**EXERCISE**
After repeating the line containing "export SYNTH_HDL_FRONTEND = slang", stop; until then, repeat each line of the listing below exactly, starting with the first.

**PROVIDED INFORMATION**
=-=-=

$ cat config.mk
export PLATFORM = sky130hd
export DESIGN_NAME = hbr_rst_ctrl
export DESIGN_NICKNAME = d
export VERILOG_FILES = /design/src/rtl/hbr_rst_pkg.sv /design/src/rtl/hbr_sync2.sv /design/src/rtl/hbr_pulse_cnt.sv /design/src/rtl/hbr_rst_ctrl.sv
export SDC_FILE = /design/constraint.sdc
export NUM_CORES = 1
export LEC_CHECK = 0
export ABC_CLOCK_PERIOD_IN_PS = 2800
export CAP_MARGIN = 20
export CORE_ASPECT_RATIO = 2
export CORE_MARGIN = 4
export CORE_UTILIZATION = 30
export DETAILED_ROUTE_END_ITERATION = 10
export GPL_TIMING_DRIVEN = 1
export MAX_ROUTING_LAYER = met4
export PLACE_DENSITY = 0.56
export REMOVE_ABC_BUFFERS = 1
export SLEW_MARGIN = 25
export SYNTH_ARGS = -nofsm -noshare
export SYNTH_HDL_FRONTEND = slang
export SYNTH_HIERARCHICAL = 1
export SYNTH_SLANG_ARGS = --single-unit
$ cat constraint.sdc
create_clock -name clk -period 2.8 [get_ports clk]
set_input_delay 0.28 -clock clk [delete_from_list [all_inputs] [get_ports clk]]
set_output_delay 0.28 -clock clk [all_outputs]
set_load 0.005 [all_outputs]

=-=-=

**TASK RESPONSE**
$ cat config.mk
export PLATFORM = sky130hd
export DESIGN_NAME = hbr_rst_ctrl
export DESIGN_NICKNAME = d
export VERILOG_FILES = /design/src/rtl/hbr_rst_pkg.sv /design/src/rtl/hbr_sync2.sv /design/src/rtl/hbr_pulse_cnt.sv /design/src/rtl/hbr_rst_ctrl.sv
export SDC_FILE = /design/constraint.sdc
export NUM_CORES = 1
export LEC_CHECK = 0
export ABC_CLOCK_PERIOD_IN_PS = 2800
export CAP_MARGIN = 20
export CORE_ASPECT_RATIO = 2
export CORE_MARGIN = 4
export CORE_UTILIZATION = 30
export DETAILED_ROUTE_END_ITERATION = 10
export GPL_TIMING_DRIVEN = 1
export MAX_ROUTING_LAYER = met4
export PLACE_DENSITY = 0.56
export REMOVE_ABC_BUFFERS = 1
export SLEW_MARGIN = 25
export SYNTH_ARGS = -nofsm -noshare
export SYNTH_HDL_FRONTEND = slang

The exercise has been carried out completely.